Jacquel Chrissy’s Answers – Quora

Well, here’s how I would see it:

1. Ginny Weasley and her twin brother Gerald would be banging each other, creating three bastard children while she was married to Harry Potter. James (who is the oldest) will be sitting on the Iron Throne after Harry dies in a Quidditch accident.

2. Harry would marry Ginny even though he still pines for a dead Hermione Granger. He also hires his best friend Neville Longbottom to be his hand and has illicit relationships with other girls and create numoerous bastard children.

3. Ron who is the most despised member of the Weasley family, is written as a Tyrion lookalike. Plus, he’d be a badass.

4. Neville is executed by James after he discovers the truth about Ginny and Gerald’s relationship. This rather unholy act angers Neville’s son Richard, who goes to war against the magical kingdom of Hogwartos. After several victories against the Weasley family, Arthur has Richard and his mother Hannah killed at the Lion Wedding.

5. Hermione, who was supposed to marry Harry, runs off with Draco Malfoy instead. Their son, Scorpius, is seen as the future hero even though he is raised as Neville’s bastard son. (in other words, D+H=S)

6. When Hermione ran off with Draco, Harry starts a war that gets the entire Malfoy family killed except for one.  Luna escapes across the sea to a foreign land called Azkabanos, where she becomes Khaleesi.

7. James is poisoned at the Snake wedding and Ron is blamed. He wants a trial by combat. His champion Cedric Diggory (who came to Hogs Landing to get revenge for his sister Cho’s death during Harry’s rebellion) fights against Viktor Krum and has his head crushed. (Ron also kills Arthur on the toilet and runs off to Azkabanos, where he meets Luna.)

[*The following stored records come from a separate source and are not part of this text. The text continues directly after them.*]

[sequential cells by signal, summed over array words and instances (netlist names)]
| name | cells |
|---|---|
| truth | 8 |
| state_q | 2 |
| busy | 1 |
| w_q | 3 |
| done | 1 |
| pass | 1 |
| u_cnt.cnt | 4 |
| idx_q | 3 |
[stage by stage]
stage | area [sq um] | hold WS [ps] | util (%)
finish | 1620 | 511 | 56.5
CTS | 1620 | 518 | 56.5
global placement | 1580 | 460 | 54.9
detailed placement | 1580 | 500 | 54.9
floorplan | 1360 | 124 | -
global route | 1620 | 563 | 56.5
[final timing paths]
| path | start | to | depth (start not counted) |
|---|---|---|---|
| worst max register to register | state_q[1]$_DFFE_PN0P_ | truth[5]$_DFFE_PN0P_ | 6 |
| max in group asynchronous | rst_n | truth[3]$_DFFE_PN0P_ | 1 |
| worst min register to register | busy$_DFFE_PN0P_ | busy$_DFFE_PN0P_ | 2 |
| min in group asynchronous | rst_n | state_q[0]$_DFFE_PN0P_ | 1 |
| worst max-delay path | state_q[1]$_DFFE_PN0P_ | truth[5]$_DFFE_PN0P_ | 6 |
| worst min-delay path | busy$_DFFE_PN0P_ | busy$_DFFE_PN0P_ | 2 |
$ cat src/rtl/reset_source_pkg.sv
// reset_source_pkg: FSM encoding and cause bit positions shared by the reset source
package reset_source_pkg;
  typedef enum logic [1:0] {IDLE = 2'd0, ASSERT = 2'd1, RELEASE = 2'd2} state_t;
  localparam int CAUSE_BTN = 0;
  localparam int CAUSE_SW  = 1;
  localparam int CAUSE_WDT = 2;
endpackage

$ cat src/rtl/debounce.sv
// debounce: 2-flop synchroniser followed by a stability-counter debouncer
module debounce #(
  parameter int DEBOUNCE = 16
) (
  input  logic ck,
  input  logic rst_n,
  input  logic in,
  output logic out
);
  localparam int W = $clog2(DEBOUNCE) + 1;
  localparam logic [W-1:0] LAST = W'(DEBOUNCE - 1);
  logic s1, s2;
  logic [W-1:0] cnt;
  always_ff @(posedge ck or negedge rst_n) begin
    if (!rst_n) begin
      s1  <= 1'b0;
      s2  <= 1'b0;
      cnt <= '0;
      out <= 1'b0;
    end else begin
      s1  <= in;
      s2  <= s1;
      cnt <= (s2 == out || cnt == LAST) ? '0 : cnt + 1'b1;
      out <= (s2 != out && cnt == LAST) ? s2 : out;
    end
  end
endmodule

$ cat src/rtl/reset_source.sv
// reset_source: merges button, software and watchdog events into a fixed-length
// reset request and records which sources caused it
import reset_source_pkg::*;
module reset_source #(
  parameter int DEBOUNCE    = 16,
  parameter int WDT_TIMEOUT = 1000000,
  parameter int PULSE_LEN   = 4
) (
  input  logic       ck,
  input  logic       rst_n,
  input  logic       btn,
  input  logic       sw_req,
  input  logic       wdt_en,
  input  logic       wdt_kick,
  input  logic       cause_clr,
  output logic       rst_req,
  output logic [2:0] cause
);
  localparam int WW = $clog2(WDT_TIMEOUT) + 1;
  localparam int PW = $clog2(PULSE_LEN) + 1;
  localparam logic [WW-1:0] WLAST = WW'(WDT_TIMEOUT - 1);
  localparam logic [PW-1:0] PLAST = PW'(PULSE_LEN - 1);
  state_t state, state_n;
  logic btn_db, btn_q, btn_ev, wdt_hit, go;
  logic [WW-1:0] wdt_cnt;
  logic [PW-1:0] p;
  logic [2:0] ev;
  debounce #(.DEBOUNCE(DEBOUNCE)) u_db (
    .ck   (ck),
    .rst_n(rst_n),
    .in   (btn),
    .out  (btn_db)
  );
  assign btn_ev  = btn_db & ~btn_q;
  assign wdt_hit = wdt_en && state == IDLE && !wdt_kick && wdt_cnt == WLAST;
  always_comb begin
    ev = '0;
    ev[CAUSE_BTN] = btn_ev;
    ev[CAUSE_SW]  = sw_req;
    ev[CAUSE_WDT] = wdt_hit;
  end
  assign go = state == IDLE && |ev;
  // a held button keeps the FSM in RELEASE so it cannot retrigger
  always_comb begin
    state_n = (state == IDLE)   ? (go ? ASSERT : IDLE) :
              (state == ASSERT) ? (p == PLAST ? RELEASE : ASSERT) :
                                  (btn_db ? RELEASE : IDLE);
  end
  always_ff @(posedge ck or negedge rst_n) begin
    if (!rst_n) begin
      state   <= IDLE;
      btn_q   <= 1'b0;
      wdt_cnt <= '0;
      p       <= '0;
      rst_req <= 1'b0;
      cause   <= '0;
    end else begin
      state   <= state_n;
      btn_q   <= btn_db;
      wdt_cnt <= (!wdt_en || state != IDLE || wdt_kick || wdt_hit) ? '0 : wdt_cnt + 1'b1;
      p       <= (state == ASSERT && state_n == ASSERT) ? p + 1'b1 : '0;
      rst_req <= state_n == ASSERT;
      cause   <= (cause_clr ? 3'b000 : cause) | (go ? ev : 3'b000);
    end
  end
endmodule

$ cat config.mk
export PLATFORM = sky130hd
export DESIGN_NAME = reset_source
export DESIGN_NICKNAME = d
export VERILOG_FILES = /design/src/rtl/reset_source_pkg.sv /design/src/rtl/debounce.sv /design/src/rtl/reset_source.sv
export SDC_FILE = /design/constraint.sdc
export NUM_CORES = 1
export LEC_CHECK = 0
export BUFFER_PORTS_ARGS = -buffer_cell sky130_fd_sc_hd__buf_2
export CORE_ASPECT_RATIO = 0.75
export CORE_MARGIN = 2
export CORE_UTILIZATION = 59
export CTS_CLUSTER_SIZE = 20
export DETAILED_ROUTE_END_ITERATION = 16
export PLACE_DENSITY = 0.85
export SYNTH_ARGS = -nofsm -noshare
export SYNTH_HDL_FRONTEND = slang
export SYNTH_SLANG_ARGS = --single-unit
$ cat constraint.sdc
create_clock -name ck -period 2.6 [get_ports ck]
set_input_delay 0.39 -clock ck [delete_from_list [all_inputs] [get_ports ck]]
set_output_delay 0.39 -clock ck [all_outputs]
set_load 0.1 [all_outputs]
==> impl_metrics.tcl, run 1 <==
set metrics [dict create \
    synth_seq_cells 39 \
    critPathKind "flop to flop" \
    worst_pin_slew_ns 0.834 \
    cap_violations 0 \
    die_area_mm2 0.00347 \
    critPathSlowestCell "or4_1" \
    dp_slack_ns 0.517 \
    critical-path-max-stage-delay_ns 0.70 \
    postCtsHoldBufs 0 \
    peakVddDrop_mv 0.485 \
    place.gp.congestion 0.848 \
    max-slew-margin-rel_pct 44.4 \
    yosysSeqAreaShare_pct 55.0 \
    synth_edf_count 0 \
    r2r_slack_ns 0.46 \
    arrival_ns 2.36 \
    clk_pin_slew_ns 0.07 \
    synth_cell_types 34 \
    grt_pass1_vias 1298 \
    status "finished clean" \
    core_area_mm2 0.00291 \
    rows 17 \
    yosysMostFrequentCell "dfrtp_1" \
    syn_area_mm2 0.00177 \
    die_w_um 67.3 \
    fin_skew_ns 0.00497 \
    synth_top_area_share_pct 55.0 \
    avgSynthCellArea_um2 10.6 \
    dr.pass1.iters 4 \
    via_per_inst 6.01 \
    grt_first_pass_wirelength_um 5980 \
    grtUsageTotal_pct 24.2 \
    slew_viol_final 0 \
    fin_crit_sh_pct 82.3 \
    synth.yosys.warnings 0 \
    drive_gt1_share_pct 14.8 \
    routed-via-count 1323 \
    ys.flop_type "dfrtp_1" \
    grt.overflow.total 0 \
    power.leakage_nw 0.845 \
    antenna_cells 0 \
    io_pins 11 \
    tns_ns 0 \
    drt-initial-drc-count 61 \
    antenna_found_initial 0 \
    power.density_mw_per_mm2 728 \
    synth_nets 180 \
    cts.sinks 39 \
    postCtsSetupRepairBufs 0 \
    endpoint_kind "flop" \
    synth_area_leaders "dfrtp_1 55%, nor2_1 5.1%, xor2_1 4.9%, ha_1 3.5%, nand4_1 2.8%" \
    cp-start-kind "flop" \
    cts-buffers-inserted 5 \
    syn_to_final_growth_pct 11.4 \
    synth_area_leader_cell "dfrtp_1" \
    clock_path_buffers 2 \
    min_period_ns 2.14 \
    crit_required_ns 2.82 \
    clkLatencyLatePin_ns 0.29 \
    crit_chain "nand4_2, or4_1, or4b_4, a21oi_2" \
    h-tree-depth 2 \
    dp_hpwl_um 2400 \
    postSynthCellCount 168 \
    antenna_left 0 \
    grt_max_degree 40 \
    fin_ws_ns 0.461 \
    worstHoldPathType "input pin to asynchronous set/reset pin" \
    fmax_mhz 468 \
    netlist_top_cells_count "39 x dfrtp_1, 24 x nor2_1, 10 x xor2_1" \
    root_buffer "clkbuf_8" \
    wl_per_cell_um 16.2 \
    crit_fanout 10 \
    wl_um 3560 \
    synth_async_sr_flop_share_pct 100 \
    rsz0062_at_grt "no" \
    nets 193 \
    cts_resized 0 \
    hold_viol_final 0 \
    initial_core_util_pct 60.9 \
    drc 0 \
    chipHeight_um 51.5 \
    finalSetupViolations 0 \
    numPortBuffers 10 \
    cts_tree "done" \
]
==> final timing paths <==
check,startpoint,to,cells after the start
worst max register to register,wdt_cnt[9],wdt_cnt[17],4
worst max-delay path,wdt_cnt[9],wdt_cnt[17],4
min in group ck,btn,u_db.s1,1
worst min-delay path,rst_n,wdt_cnt[9],1
max in group asynchronous,rst_n,p[2],1
worst min register to register,u_db.s1,u_db.s2,0
==> worst max-delay path: cells and delay by family (launching register included) <==
family          cells  cell delay [ns]
compound gates      1             0.13
flops               1             0.47
simple gates        3             1.46
==> placed cells by master, fill, tap and decap left out, types with 3 or more instances in the layout <==
| cell type | count |
|---|---|
| dfrtp_1 | 39 |
| nor2_1 | 24 |
| xor2_1 | 10 |
| buf_2 | 10 |
| nand3_1 | 8 |
| inv_1 | 8 |
| nand2_1 | 8 |
| nand4_1 | 8 |
| a21oi_1 | 6 |
| clkbuf_8 | 6 |
| xnor2_1 | 5 |
| or4_1 | 5 |
| o31ai_1 | 5 |
| ha_1 | 5 |
| o21ai_0 | 4 |
| and3_1 | 3 |
==> sequential cells by signal, summed over array words and instances (netlist names) <==
name	count
u_db.out	1
btn_q	1
u_db.cnt	5
rst_req	1
p	3
wdt_cnt	21
u_db.s2	1
u_db.s1	1
cause	3
state	2
==> routing by layer <==
metal | up-vias | part of all wire (%) | global-route usage, %
li1 | 619 | - | -
met1 | 654 | 42 | 29.3
met2 | 39 | 51 | 40.3
met3 | 11 | 5.0 | 6.93
met4 | 0 | 2.3 | 11.6
met5 | - | 0 | 0
==> cell type report <==
class	count	area, um^2
clock inverters	2	35.0
inverters	8	30.0
clock buffers	6	82.6
repair buffers	11	57.6
fillers	214	937
multi-input cells	116	748
well taps	38	47.5
flip-flops and latches	39	976
==> metrics by stage <==
step	instances	power [mW]	utilization (%)	instance area (um^2)	hold slack, ns
after CTS	220	1.45	67.8	1980	0.199
after global placement	212	0.922	63.8	1860	0.338
final	220	1.44	67.8	1980	0.191
after floorplan	168	0.876	-	1770	0.0944
after detailed placement	212	0.941	63.8	1860	0.339
after global routing	220	1.50	67.8	1980	0.204
==> report_power, final <==
group	total, mW	internal [mW]	switching [mW]
combinational	0.233	0.0637	0.170
sequential	0.693	0.656	0.0367
clock	0.513	0.310	0.203
==> cells by family after synthesis <==
| family | after synthesis | share of synthesized area [%] |
|---|---|---|
| AOI/OAI and AO/OA | 21 | 7.83 |
| xor gates and xnor gates | 15 | 7.40 |
| adders and majority gates | 5 | 3.53 |
| buffers and inverters | 13 | 2.82 |
| DFF | 39 | 55.0 |
| muxes | 1 | 0.635 |
| and+or+nand+nor | 74 | 22.8 |
(Power assumes the default switching activity.)
==> run 2: changes to the inputs <==
ABC_AREA = 1   (was unset)
CORE_UTILIZATION = 54   (was 59)
PLACE_DENSITY = 0.82   (was 0.85)
clock period = 1.8 ns   (was 2.6 ns; I/O delays follow)
==> impl_metrics.tcl, run 2 <==
set metrics [dict create \
    status "complete, but fails checks" \
    violations "negative hold slack" \
    yosysSeqAreaShare_pct 51.0 \
    endpoint_kind "flop" \
    postCtsHoldBufs 0 \
    min_period_ns 1.58 \
    root_buffer "clkbuf_8" \
    synth_edf_count 0 \
    slew_viol_final 0 \
    worst-path-stages 8 \
    tns_ns 0 \
    synth.yosys.warnings 0 \
    synth_nets 244 \
    cap_violations 0 \
    fin_crit_sh_pct 87.6 \
    postCtsSetupRepairBufs 0 \
    crit_family "simple AND/OR/NAND/NOR gates" \
    crit_fanout 20 \
    drt-initial-drc-count 130 \
    grtUsageTotal_pct 18.8 \
    intPower_mw 1.50 \
    largest_reg_flops 21 \
    place.gp.congestion 0.918 \
    critPathSlowestCell "dfrtp_1" \
    io_pins 11 \
    synth_area_leaders "dfrtp_1 51%, nor2_1 12%, nand2_1 10%, inv_1 5.1%, xor2_1 4.6%" \
    clock_path_buffers 2 \
    grt_first_pass_wirelength_um 5770 \
    synth_seq_cells 39 \
    largest_register "wdt_cnt" \
    crit_chain "ha_1, inv_1, nor2_4, nand3_2, nor2_2, nand2_1, nand2_4, nor2_1" \
    synth_top_area_share_pct 51.0 \
    power.leakage_nw 0.917 \
    grt_max_degree 40 \
    rows 18 \
    rsz0062_at_grt "no" \
    h-tree-depth 2 \
    hold_viol_final 1 \
    core_area_mm2 0.00333 \
    comb_power_share_pct 19.7 \
    seq_power_share_pct 45.5 \
    layout_commonest_cell "nor2_1" \
    fmax_mhz 634 \
    max-slew-margin-rel_pct 65.4 \
    dp_hpwl_um 2400 \
    postSynthCellCount 232 \
    syn_to_final_growth_pct 11.4 \
    dp_slack_ns 0.124 \
    dr.pass1.iters 4 \
    via_per_inst 4.83 \
    drc 0 \
    nets 261 \
    yosysMostFrequentCell "nor2_1" \
    arrival_ns 1.76 \
    avgSynthCellArea_um2 8.25 \
    netlist_top_cells_count "63 x nor2_1, 51 x nand2_1, 39 x dfrtp_1, 26 x inv_1" \
    synth_async_sr_flop_share_pct 100 \
    critPathKind "flop to flop" \
    final_cell_mix "63 x nor2_1, 51 x nand2_1, 39 x dfrtp_1, 26 x inv_1" \
    drive_gt1_share_pct 11.6 \
    antenna_left 0 \
    fin_ws_ns 0.223 \
    synth_cell_types 22 \
    die_area_mm2 0.00404 \
    routed-via-count 1402 \
    clkLatencyLatePin_ns 0.30 \
    crit_required_ns 1.98 \
    grt.overflow.total 0 \
    die_w_um 72.7 \
    fin_skew_ns 0.00906 \
    cts_resized 0 \
    ys.flop_type "dfrtp_1" \
    wl_um 3310 \
    cp-start-kind "flop" \
    peakVddDrop_mv 0.931 \
    wl_per_cell_um 11.4 \
    grt_pass1_vias 1280 \
    ff2ff_path_depth 8 \
    numPortBuffers 10 \
    chipHeight_um 55.5 \
    cts-buffers-inserted 5 \
    critical-path-max-stage-delay_ns 0.43 \
    swShare_pct 31.3 \
    cts_tree "done" \
    clk_pin_slew_ns 0.08 \
    syn_area_mm2 0.00191 \
    finalSetupViolations 0 \
    p_sw_mw 0.681 \
    worstHoldPathType "input pin to asynchronous set/reset pin" \
    top_regs "wdt_cnt (21), u_db.cnt (5)" \
    initial_core_util_pct 57.4 \
    antenna_cells 0 \
    whs_ns -0.000171 \
    crit_buf_inv 1 \
    pwr-share-clk_pct 34.9 \
    synth_area_leader_cell "dfrtp_1" \
    worst_pin_slew_ns 0.514 \
    antenna_found_initial 0 \
    cts.sinks 39 \
    power.density_mw_per_mm2 1020 \
]
run 2: metrics by stage:
step | power [mW] | cell area, um^2 | hold slack [ns] | utilization [%] | instances
after floorplan | 1.36 | 1910 | -0.0256 | - | 232
after global placement | 1.42 | 2010 | 0.335 | 60.3 | 282
after detailed placement | 1.43 | 2010 | 0.335 | 60.3 | 282
after CTS | 2.19 | 2130 | 0.0273 | 63.8 | 290
after global routing | 2.29 | 2130 | 0.0431 | 64.0 | 290
final | 2.18 | 2130 | -0.000171 | 64.0 | 290
run 2: power groups by stage:
stage,clock [mW],combinational (mW),sequential [mW]
floorplan,0,0.199,1.16
global placement,0,0.418,1.00
detailed placement,0,0.423,1.01
CTS,0.765,0.430,0.991
global route,0.803,0.482,1.00
finish,0.760,0.428,0.991
run 2: worst paths after layout:
path,startpoint,end,slack (ns)
max,wdt_cnt[0],wdt_cnt[10],0.22
min,rst_n,u_db.cnt[2],-0.0002
max reg2reg,wdt_cnt[0],wdt_cnt[10],0.22
min reg2reg,u_db.s1,u_db.s2,0.35
max in group asynchronous,rst_n,wdt_cnt[0],1.47
min in group ck,btn,u_db.s1,0.07
run 2: kinds of logic after synthesis:
logic type               count (synthesis)  share of synthesized area [%]
buffers and inverters                   29                           6.47
flip-flops                              39                           51.0
XOR/XNOR                                15                           6.87
AO/OA/AOI/OAI                            8                           2.29
adder cells (fa/ha/maj)                  5                           3.27
AND/OR/NAND/NOR                        136                           30.1
run 2: layer usage:
| metal | share of wire [%] | global-route usage (%) | vias to the layer above |
|---|---|---|---|
| met1 | 55 | 29.0 | 629 |
| met4 | 1.8 | 6.35 | 0 |
| met5 | 0 | 0 | - |
| li1 | - | - | 739 |
| met3 | 4.9 | 7.12 | 8 |
| met2 | 38 | 23.9 | 26 |
run 2: layout make-up:
type / count / area, um^2
fillers: 275 / 1200
flip-flops and latches: 39 / 976
multi-input cells: 164 / 818
inverters: 26 / 97.6
clock buffers: 6 / 82.6
repair buffers: 13 / 72.6
well taps: 40 / 50.0
clock inverters: 2 / 35.0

8. Alice Longbottom would have to marry Ron, but escapes thanks to Severus Snape (who would be like Littlefinger). Lorcan would be crippled by Gerald and be trained in scrying by Hagrid. No word on Lysander.

9. Albus-Severus would be a weak king and Ginny would be arrested by the Order of Merlin for adultery, incest, and murder. Lily-Luna would be in Camelot, engaged to marry Chi Chang. (She also loses an ear)

10. All in all, there will be more violence, more sex, and more bad language than in Game of Thrones.

Does anyone else NOT like Harry Potter? | The Straight Dope

via Does anyone else NOT like Harry Potter? | The Straight Dope 

Just read the forum posts since I’m too lazy to review them. Basically, nobody likes Harry Potter and do we really need to give out a reason?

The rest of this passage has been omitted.